Working with children and adolescents

Until 2010, we had never worked with children and adolescents before, but we had long recognised that asylum- seeking and refugee children needed help as many of them suffered traumatic experiences at a young age, which have since been compounded by the adversities they face in Britain.

Reza's-story

Typical mental health problems asylum-seeking and refugee children suffer from are sleep and eating disorders, anxiety, depression and difficulties making friends at school, partly because they are frightened and often because of language barriers.

The most vulnerable group among children and adolescents are unaccompanied asylum seekers – mostly boys – who come to Britain alone, often taking months to get here in gruelling conditions. Many of them are from Afghanistan and other countries in the Middle East. Unlike adult asylum seekers, they are allowed to stay in the UK until they are 17 when they are subjected to the full asylum process and at risk of deportation. Self-harm is common among boys who are 15- to 17-years old. Their feelings of worthlessness and insecurity are made worse by not being able to do anything about their situation.

Most children and adolescents are living with at least one parent, but often the parent is struggling to cope with their own fears and anxieties. Their children, sometimes as young as 5- or 6-years old, end up caring for their parent. By 7- or 8-years old, a child understands the predicament they are in. When the parents panic, it is passed on to their children and a family neurosis develops. About half the children we have helped over the past three years have regular nightmares, which is hardly surprising when they are in such an insecure position.
Everything that affects parents, impacts on their children. The children know when their parents are worried and the children stop posing problems because they know they have to take on responsibilities, much more than you would expect.

Then there are mothers with babies. Babies are especially vulnerable to the stresses that are felt by their mother, who may have difficulty forming a bond with their child when they are feeling so anxious about their lives and struggling to get by. The effects of a poor attachment to their mother can be life-long for a child, which makes them particularly vulnerable to mental health problems later on in their lives, as well as creating difficulties relating to other people.

We try to address these problems by talking to the mother about child development, including the importance of play between the child and its mother. Some mothers do not know how to play in a western culture – they may never have seen toys before. Play is very important for all children, but many of the children we see have nothing much to do. They have no televisions or books in the right language. They also have no support networks, so we try to make sure all mothers and children are being supported by as many organisations and groups as possible.
With a 7-year old, we might use pictures to identify a problem.

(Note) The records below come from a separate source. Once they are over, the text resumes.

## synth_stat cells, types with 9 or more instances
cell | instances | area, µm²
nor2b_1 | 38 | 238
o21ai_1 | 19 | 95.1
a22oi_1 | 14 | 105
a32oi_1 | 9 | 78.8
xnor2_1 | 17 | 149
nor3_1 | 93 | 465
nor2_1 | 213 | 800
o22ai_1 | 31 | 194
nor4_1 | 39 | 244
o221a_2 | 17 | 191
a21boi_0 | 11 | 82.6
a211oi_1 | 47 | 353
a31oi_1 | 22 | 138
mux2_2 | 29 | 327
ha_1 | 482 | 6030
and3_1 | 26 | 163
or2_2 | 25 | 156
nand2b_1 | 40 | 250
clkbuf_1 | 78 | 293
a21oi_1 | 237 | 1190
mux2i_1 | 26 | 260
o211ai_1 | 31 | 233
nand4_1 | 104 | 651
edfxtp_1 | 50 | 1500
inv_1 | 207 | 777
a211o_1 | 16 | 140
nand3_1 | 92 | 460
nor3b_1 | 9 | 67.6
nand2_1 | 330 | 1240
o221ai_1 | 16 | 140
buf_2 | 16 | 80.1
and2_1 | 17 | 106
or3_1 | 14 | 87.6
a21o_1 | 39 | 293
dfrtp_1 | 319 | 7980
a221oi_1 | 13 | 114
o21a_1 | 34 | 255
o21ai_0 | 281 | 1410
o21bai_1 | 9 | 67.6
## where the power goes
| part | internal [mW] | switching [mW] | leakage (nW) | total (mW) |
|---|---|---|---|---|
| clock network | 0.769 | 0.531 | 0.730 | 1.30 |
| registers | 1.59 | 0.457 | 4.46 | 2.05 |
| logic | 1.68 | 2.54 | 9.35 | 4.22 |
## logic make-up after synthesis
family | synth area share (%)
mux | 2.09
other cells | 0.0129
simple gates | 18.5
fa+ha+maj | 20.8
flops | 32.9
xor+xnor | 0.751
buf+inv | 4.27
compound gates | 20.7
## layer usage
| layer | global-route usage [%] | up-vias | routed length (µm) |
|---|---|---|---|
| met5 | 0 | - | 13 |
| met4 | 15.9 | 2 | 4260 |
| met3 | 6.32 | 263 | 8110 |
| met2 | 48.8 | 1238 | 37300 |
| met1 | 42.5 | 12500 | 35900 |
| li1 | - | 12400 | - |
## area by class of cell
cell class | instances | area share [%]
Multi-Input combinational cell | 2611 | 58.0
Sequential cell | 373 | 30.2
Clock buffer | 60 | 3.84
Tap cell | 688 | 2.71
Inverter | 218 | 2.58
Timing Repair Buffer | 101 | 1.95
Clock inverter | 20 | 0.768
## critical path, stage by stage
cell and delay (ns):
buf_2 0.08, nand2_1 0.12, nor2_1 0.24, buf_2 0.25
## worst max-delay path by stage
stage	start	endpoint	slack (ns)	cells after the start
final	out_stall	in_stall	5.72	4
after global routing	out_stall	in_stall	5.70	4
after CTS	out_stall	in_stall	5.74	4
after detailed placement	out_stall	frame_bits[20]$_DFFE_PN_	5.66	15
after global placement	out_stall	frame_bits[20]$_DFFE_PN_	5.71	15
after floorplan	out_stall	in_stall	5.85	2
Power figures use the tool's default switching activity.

It’s particularly useful with children who don’t like talking. In the case of a young boy, the picture he drew revealed that he was anxious about being sent to another country by the Government, that his mother cried a lot and there was nothing he could do about it. He is frightened because he has only ever lived in the UK – ‘I don’t want to go anywhere that upsets my mother’. He gets upset because his mother is upset. Then he can’t sleep, he stops learning and gets anxious.

At school, they didn’t really understand why he was so anxious and why he cried in class which made him prone to bullying. We liaised with the school and explained his situation. The school then provided more support, which helped stop the situation deteriorating further.

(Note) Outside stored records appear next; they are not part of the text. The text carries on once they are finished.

<file path="config.mk">
export PLATFORM = sky130hd
export DESIGN_NAME = hard_iron_compass_heading_top
export DESIGN_NICKNAME = d
export VERILOG_FILES = /design/src/design/hic_pkg.sv /design/src/design/hic_calib.sv /design/src/design/hic_cordic.sv /design/src/design/hard_iron_compass_heading_top.sv
export SDC_FILE = /design/constraint.sdc
export NUM_CORES = 2
export LEC_CHECK = 0
export BUFFER_PORTS_ARGS = -buffer_cell sky130_fd_sc_hd__buf_4
export CAP_MARGIN = 25
export CORE_MARGIN = 3
export CORE_UTILIZATION = 35
export CTS_CLUSTER_SIZE = 14
export DETAILED_ROUTE_END_ITERATION = 12
export PLACE_DENSITY = 0.53
export SETUP_SLACK_MARGIN = 0.05
export SLEW_MARGIN = 20
export SYNTH_ARGS = -nofsm -noshare
export SYNTH_HDL_FRONTEND = slang
export SYNTH_SLANG_ARGS = --single-unit
</file>
<file path="constraint.sdc">
create_clock -name aclk -period 7.97 [get_ports aclk]
set_input_delay 0.3985 -clock aclk [delete_from_list [all_inputs] [get_ports aclk]]
set_output_delay 0.3985 -clock aclk [all_outputs]
set_load 0.05 [all_outputs]
</file>
<file path="src/design/hic_pkg.sv">
`timescale 1ns / 1ps
// ----------------------------------------------------------------------------
// hic_pkg: shared types and constants for the compass heading block
// Action codes, sequencer states, CORDIC constants and the arctangent table.
// ----------------------------------------------------------------------------
package hic_pkg;

    localparam int SAMPLE_WIDTH_DEF = 16;
    localparam int ACT_W            = 2;
    localparam int HEAD_W           = 13;
    localparam int CORDIC_STEPS     = 18;
    localparam int STEP_W           = $clog2(CORDIC_STEPS);
    localparam int FRAC_BITS        = 16;
    localparam int CORDIC_GUARD     = 4;    // CORDIC gain plus vector length
    localparam int ANG_W            = 20;   // 1/4096 degree, sum of table < 2^19
    localparam int H_CALC_W         = 22;
    localparam int ROUND_SHIFT      = 8;    // 1/4096 deg -> 1/16 deg
    localparam int HEADING_MAX      = 5760;
    localparam int HEADING_SOUTH    = 2880;

    localparam logic [ACT_W-1:0] ACT_ACQUIRE   = 2'd0;
    localparam logic [ACT_W-1:0] ACT_CALIBRATE = 2'd1;
    localparam logic [ACT_W-1:0] ACT_RUN       = 2'd2;

    // base angle plus half an output LSB for rounding
    localparam logic signed [H_CALC_W-1:0] H_BASE_POS =
        H_CALC_W'(90 * 4096 + (1 << (ROUND_SHIFT - 1)));
    localparam logic signed [H_CALC_W-1:0] H_BASE_NEG =
        H_CALC_W'(270 * 4096 + (1 << (ROUND_SHIFT - 1)));
    localparam logic signed [H_CALC_W-1:0] H_MAX_EXT = H_CALC_W'(HEADING_MAX);

    typedef enum logic [2:0] {
        ST_IDLE,
        ST_EXEC,
        ST_LOAD,
        ST_ROT,
        ST_FIN
    } hic_state_t;

    typedef struct packed {
        logic acquire;
        logic calibrate;
    } calib_ctl_t;

    // round(atan(2^-i) * 57.29 * 4096)
    function automatic logic signed [ANG_W-1:0] atan_lut(input logic [STEP_W-1:0] idx);
        logic signed [ANG_W-1:0] val;
        unique case (idx)
            5'd0:    val = 20'sd184301;
            5'd1:    val = 20'sd108799;
            5'd2:    val = 20'sd57487;
            5'd3:    val = 20'sd29181;
            5'd4:    val = 20'sd14647;
            5'd5:    val = 20'sd7331;
            5'd6:    val = 20'sd3666;
            5'd7:    val = 20'sd1833;
            5'd8:    val = 20'sd917;
            5'd9:    val = 20'sd458;
            5'd10:   val = 20'sd229;
            5'd11:   val = 20'sd115;
            5'd12:   val = 20'sd57;
            5'd13:   val = 20'sd29;
            5'd14:   val = 20'sd14;
            5'd15:   val = 20'sd7;
            5'd16:   val = 20'sd4;
            5'd17:   val = 20'sd2;
            default: val = '0;
        endcase
        return val;
    endfunction

endpackage

</file>
<file path="src/design/hic_calib.sv">
`timescale 1ns / 1ps
// ----------------------------------------------------------------------------
// hic_calib: hard-iron calibration state
// Per-axis running max/min and the midpoint offsets derived from them.
// ----------------------------------------------------------------------------
module hic_calib #(
    parameter int SAMPLE_WIDTH = hic_pkg::SAMPLE_WIDTH_DEF
) (
    input  logic                           aclk,
    input  logic                           aresetn,
    input  hic_pkg::calib_ctl_t            ctl,
    input  logic signed [SAMPLE_WIDTH-1:0] smp_x,
    input  logic signed [SAMPLE_WIDTH-1:0] smp_y,
    input  logic signed [SAMPLE_WIDTH-1:0] smp_z,
    output logic signed [SAMPLE_WIDTH-1:0] off_x,
    output logic signed [SAMPLE_WIDTH-1:0] off_y,
    output logic signed [SAMPLE_WIDTH-1:0] off_z
);
    import hic_pkg::*;

    localparam int SW = SAMPLE_WIDTH;

    logic signed [SW-1:0] max_reg [3];
    logic signed [SW-1:0] min_reg [3];
    logic signed [SW-1:0] off_reg [3];
    logic signed [SW-1:0] max_next [3];
    logic signed [SW-1:0] min_next [3];
    logic signed [SW-1:0] off_next [3];
    logic signed [SW-1:0] smp [3];
    logic signed [SW:0]   sum [3];
    logic signed [SW:0]   rnd [3];
    logic signed [SW:0]   half [3];

    assign smp[0] = smp_x;
    assign smp[1] = smp_y;
    assign smp[2] = smp_z;

    always_comb begin
        for (int k = 0; k < 3; k++) begin
            max_next[k] = max_reg[k];
            min_next[k] = min_reg[k];
            off_next[k] = off_reg[k];
            // midpoint, truncated toward zero
            sum[k]  = {max_reg[k][SW-1], max_reg[k]} + {min_reg[k][SW-1], min_reg[k]};
            rnd[k]  = sum[k] + $signed({{SW{1'b0}}, sum[k][SW]});
            half[k] = rnd[k] >>> 1;
            if (ctl.acquire) begin
                priority if (max_reg[k] == '0 && min_reg[k] == '0) begin
                    max_next[k] = smp[k];
                    min_next[k] = smp[k];
                end else if (smp[k] > max_reg[k]) begin
                    max_next[k] = smp[k];
                end else if (smp[k] < min_reg[k]) begin
                    min_next[k] = smp[k];
                end else begin
                    // inside the range: nothing moves
                    max_next[k] = max_reg[k];
                end
            end
            if (ctl.calibrate) begin
                off_next[k] = half[k][SW-1:0];
            end
        end
    end

    always_ff @(posedge aclk) begin
        for (int k = 0; k < 3; k++) begin
            if (!aresetn) begin
                max_reg[k] <= '0;
                min_reg[k] <= '0;
                off_reg[k] <= '0;
            end else begin
                max_reg[k] <= max_next[k];
                min_reg[k] <= min_next[k];
                off_reg[k] <= off_next[k];
            end
        end
    end

    assign off_x = off_reg[0];
    assign off_y = off_reg[1];
    assign off_z = off_reg[2];

endmodule

</file>
<file path="src/design/hic_cordic.sv">
`timescale 1ns / 1ps
// ----------------------------------------------------------------------------
// hic_cordic: iterative CORDIC vectoring engine
// One shared add/sub/shift step reused over all iterations, angle in 1/4096 deg.
// ----------------------------------------------------------------------------
module hic_cordic #(
    parameter int SAMPLE_WIDTH = hic_pkg::SAMPLE_WIDTH_DEF
) (
    input  logic                              aclk,
    input  logic                              aresetn,
    input  logic                              start,
    input  logic signed [SAMPLE_WIDTH:0]      cx,
    input  logic signed [SAMPLE_WIDTH:0]      cy,
    output logic                              last,
    output logic signed [hic_pkg::ANG_W-1:0]  ang
);
    import hic_pkg::*;

    localparam int CAL_W = SAMPLE_WIDTH + 1;
    localparam int CW    = CAL_W + FRAC_BITS + CORDIC_GUARD;

    logic                    busy_reg, busy_next;
    logic [STEP_W-1:0]       step_reg, step_next;
    logic signed [CW-1:0]    xv_reg, xv_next;
    logic signed [CW-1:0]    yv_reg, yv_next;
    logic signed [ANG_W-1:0] ang_reg, ang_next;

    logic signed [CAL_W-1:0] cy_abs;
    logic signed [CW-1:0]    x_init, y_init;
    logic signed [CW-1:0]    dx, dy;
    logic signed [ANG_W-1:0] tab;

    assign cy_abs = cy[CAL_W-1] ? -cy : cy;
    assign x_init = {{(CW-CAL_W){cy_abs[CAL_W-1]}}, cy_abs} <<< FRAC_BITS;
    assign y_init = {{(CW-CAL_W){cx[CAL_W-1]}}, cx} <<< FRAC_BITS;

    assign dx  = yv_reg >>> step_reg;
    assign dy  = xv_reg >>> step_reg;
    assign tab = atan_lut(step_reg);

    assign last = busy_reg && (step_reg == STEP_W'(CORDIC_STEPS - 1));

    always_comb begin
        busy_next = busy_reg;
        step_next = step_reg;
        xv_next   = xv_reg;
        yv_next   = yv_reg;
        ang_next  = ang_reg;
        if (start) begin
            busy_next = 1'b1;
            step_next = '0;
            xv_next   = x_init;
            yv_next   = y_init;
            ang_next  = '0;
        end else if (busy_reg) begin
            if (!yv_reg[CW-1]) begin
                xv_next  = xv_reg + dx;
                yv_next  = yv_reg - dy;
                ang_next = ang_reg + tab;
            end else begin
                xv_next  = xv_reg - dx;
                yv_next  = yv_reg + dy;
                ang_next = ang_reg - tab;
            end
            if (last) begin
                busy_next = 1'b0;
            end else begin
                step_next = step_reg + 1'b1;
            end
        end
    end

    always_ff @(posedge aclk) begin
        if (!aresetn) begin
            busy_reg <= 1'b0;
            step_reg <= '0;
        end else begin
            busy_reg <= busy_next;
            step_reg <= step_next;
        end
    end

    always_ff @(posedge aclk) begin
        xv_reg  <= xv_next;
        yv_reg  <= yv_next;
        ang_reg <= ang_next;
    end

    assign ang = ang_reg;

endmodule

</file>
<file path="src/design/hard_iron_compass_heading_top.sv">
`timescale 1ns / 1ps
// Sequence per input beat: a run beat with nonzero calibrated Y passes the setup states
//   EXEC and LOAD, 18 CORDIC iterations on one shared step unit in ROT, then FIN; a run
//   beat with zero calibrated Y skips ROT; other actions pass only EXEC and FIN.
// One beat in work at a time: a new beat is taken only in the idle state. A result
//   stalled in the output register keeps the beat behind it waiting in FIN.
// Reset: aresetn synchronous active low; clears max/min/offsets to zero and idles the sequencer.
// ----------------------------------------------------------------------------
// hard_iron_compass_heading_top: hard-iron calibrated compass heading
// Tracks per-axis min/max, derives offsets, and converts calibrated X/Y to a
// heading in 1/16 degree via an iterative CORDIC vectoring engine.
// ----------------------------------------------------------------------------
module hard_iron_compass_heading_top #(
    parameter int SAMPLE_WIDTH = hic_pkg::SAMPLE_WIDTH_DEF,
    localparam int S_DATA_W = ((3 * SAMPLE_WIDTH + 7) / 8) * 8,
    localparam int M_DATA_W = ((hic_pkg::HEAD_W + 3 * (SAMPLE_WIDTH + 1) + 7) / 8) * 8
) (
    input  logic                        aclk,
    input  logic                        aresetn,
    // input beat
    input  logic                        s_tvalid,
    output logic                        s_tready,
    input  logic [S_DATA_W-1:0]         s_tdata,   // x_sample, y_sample, z_sample
    input  logic [hic_pkg::ACT_W-1:0]   s_tuser,   // action
    // result beat
    output logic                        m_tvalid,
    input  logic                        m_tready,
    output logic [M_DATA_W-1:0]         m_tdata,   // heading, cal_x, cal_y, cal_z
    output logic [0:0]                  m_tuser    // heading_valid
);
    import hic_pkg::*;

    localparam int SW    = SAMPLE_WIDTH;
    localparam int CAL_W = SAMPLE_WIDTH + 1;

    hic_state_t state_reg, state_next;

    // captured input beat
    logic [ACT_W-1:0]        act_reg;
    logic signed [SW-1:0]    smp_x_reg, smp_y_reg, smp_z_reg;
    // calibrated sample
    logic signed [CAL_W-1:0] cal_x_reg, cal_y_reg, cal_z_reg;

    // output register
    logic                    m_tvalid_reg;
    logic [HEAD_W-1:0]       m_head_reg;
    logic                    m_hv_reg;
    logic signed [CAL_W-1:0] m_cx_reg, m_cy_reg, m_cz_reg;

    logic                    s_acc;
    logic                    out_free;
    logic                    out_load;
    logic                    is_run;
    logic                    cordic_start;
    logic                    cordic_last;
    calib_ctl_t              calib_ctl;
    logic signed [SW-1:0]    off_x, off_y, off_z;
    logic signed [ANG_W-1:0] ang;

    logic signed [H_CALC_W-1:0] ang_ext;
    logic signed [H_CALC_W-1:0] h_sum;
    logic signed [H_CALC_W-1:0] h_shr;
    logic [HEAD_W-1:0]          h_sat;
    logic [HEAD_W-1:0]          res_head;
    logic                       res_hv;

    assign s_acc    = s_tvalid && s_tready;
    assign out_free = !m_tvalid_reg || m_tready;
    assign is_run   = (act_reg == ACT_RUN);

    // ---------------- sequencer ----------------
    always_comb begin
        state_next = state_reg;
        unique case (state_reg)
            ST_IDLE: if (s_acc) state_next = ST_EXEC;
            ST_EXEC: state_next = is_run ? ST_LOAD : ST_FIN;
            // zero calibrated Y takes the due north/south shortcut
            ST_LOAD: state_next = (cal_y_reg != '0) ? ST_ROT : ST_FIN;
            ST_ROT:  if (cordic_last) state_next = ST_FIN;
            ST_FIN:  if (out_free) state_next = ST_IDLE;
            default: state_next = ST_IDLE;
        endcase
    end

    always_comb begin
        s_tready            = (state_reg == ST_IDLE);
        calib_ctl.acquire   = (state_reg == ST_EXEC) && (act_reg == ACT_ACQUIRE);
        calib_ctl.calibrate = (state_reg == ST_EXEC) && (act_reg == ACT_CALIBRATE);
        cordic_start        = (state_reg == ST_LOAD) && (cal_y_reg != '0);
        out_load            = (state_reg == ST_FIN) && out_free;
    end

    always_ff @(posedge aclk) begin
        if (!aresetn) begin
            state_reg <= ST_IDLE;
        end else begin
            state_reg <= state_next;
        end
    end

    // ---------------- input capture and offset removal ----------------
    always_ff @(posedge aclk) begin
        if (s_acc) begin
            act_reg   <= s_tuser;
            smp_x_reg <= s_tdata[SW-1:0];
            smp_y_reg <= s_tdata[2*SW-1:SW];
            smp_z_reg <= s_tdata[3*SW-1:2*SW];
        end
        if (state_reg == ST_EXEC) begin
            cal_x_reg <= {smp_x_reg[SW-1], smp_x_reg} - {off_x[SW-1], off_x};
            cal_y_reg <= {smp_y_reg[SW-1], smp_y_reg} - {off_y[SW-1], off_y};
            cal_z_reg <= {smp_z_reg[SW-1], smp_z_reg} - {off_z[SW-1], off_z};
        end
    end

    hic_calib #(
        .SAMPLE_WIDTH (SAMPLE_WIDTH)
    ) u_calib (
        .aclk    (aclk),
        .aresetn (aresetn),
        .ctl     (calib_ctl),
        .smp_x   (smp_x_reg),
        .smp_y   (smp_y_reg),
        .smp_z   (smp_z_reg),
        .off_x   (off_x),
        .off_y   (off_y),
        .off_z   (off_z)
    );

    hic_cordic #(
        .SAMPLE_WIDTH (SAMPLE_WIDTH)
    ) u_cordic (
        .aclk    (aclk),
        .aresetn (aresetn),
        .start   (cordic_start),
        .cx      (cal_x_reg),
        .cy      (cal_y_reg),
        .last    (cordic_last),
        .ang     (ang)
    );

    // ---------------- heading finish ----------------
    // north-referenced: 90 - a for +Y, 270 + a for -Y, rounded to 1/16 deg
    assign ang_ext = {{(H_CALC_W-ANG_W){ang[ANG_W-1]}}, ang};
    assign h_sum   = cal_y_reg[CAL_W-1] ? (H_BASE_NEG + ang_ext) : (H_BASE_POS - ang_ext);
    assign h_shr   = h_sum >>> ROUND_SHIFT;

    always_comb begin
        priority if (h_shr[H_CALC_W-1]) begin
            h_sat = '0;
        end else if (h_shr > H_MAX_EXT) begin
            h_sat = HEAD_W'(HEADING_MAX);
        end else begin
            h_sat = h_shr[HEAD_W-1:0];
        end
    end

    always_comb begin
        res_head = '0;
        res_hv   = 1'b0;
        if (is_run) begin
            if (cal_y_reg != '0) begin
                res_head = h_sat;
                res_hv   = 1'b1;
            end else if (cal_x_reg != '0) begin
                // on the X axis: due north or due south
                res_head = cal_x_reg[CAL_W-1] ? HEAD_W'(HEADING_SOUTH) : '0;
                res_hv   = 1'b1;
            end
        end
    end

    // ---------------- output register ----------------
    always_ff @(posedge aclk) begin
        if (!aresetn) begin
            m_tvalid_reg <= 1'b0;
        end else if (out_load) begin
            m_tvalid_reg <= 1'b1;
        end else if (m_tready) begin
            m_tvalid_reg <= 1'b0;
        end
    end

    always_ff @(posedge aclk) begin
        if (out_load) begin
            m_head_reg <= res_head;
            m_hv_reg   <= res_hv;
            m_cx_reg   <= is_run ? cal_x_reg : '0;
            m_cy_reg   <= is_run ? cal_y_reg : '0;
            m_cz_reg   <= is_run ? cal_z_reg : '0;
        end
    end

    assign m_tvalid = m_tvalid_reg;
    assign m_tdata  = M_DATA_W'({m_cz_reg, m_cy_reg, m_cx_reg, m_head_reg});
    assign m_tuser  = m_hv_reg;

endmodule

</file>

Asylum-seeking families, like lone asylum seekers, are frequently moved from one property to another against their will, and often at very short notice. The lack of control over their lives leads to high levels of stress and anxiety, as well as creating more disruption for school-aged children. We work closely with schools who comment that asylum- seeking and refugee children often have days off because they might be accompanying a parent to the hospital or a GP surgery when they need the child to interpret for them. ‘When did you last have a period?’ is a question an 8-year old might be asked to translate.

Asylum seekers live in some of the worst housing in the city. Damp, broken windows, bug infestations, very little furniture and broken cookers are not uncommon. An alarm that went off in the middle of the night triggered flashbacks for a teenager who woke up screaming and sweating and came to Solace trembling with fear. Working with children and adolescents isn’t easy, but we can and do make a difference to their lives, not just by helping them with their anxieties, but working with other agencies so that they can better understand the enormous problems asylum-seeking children and refugees face.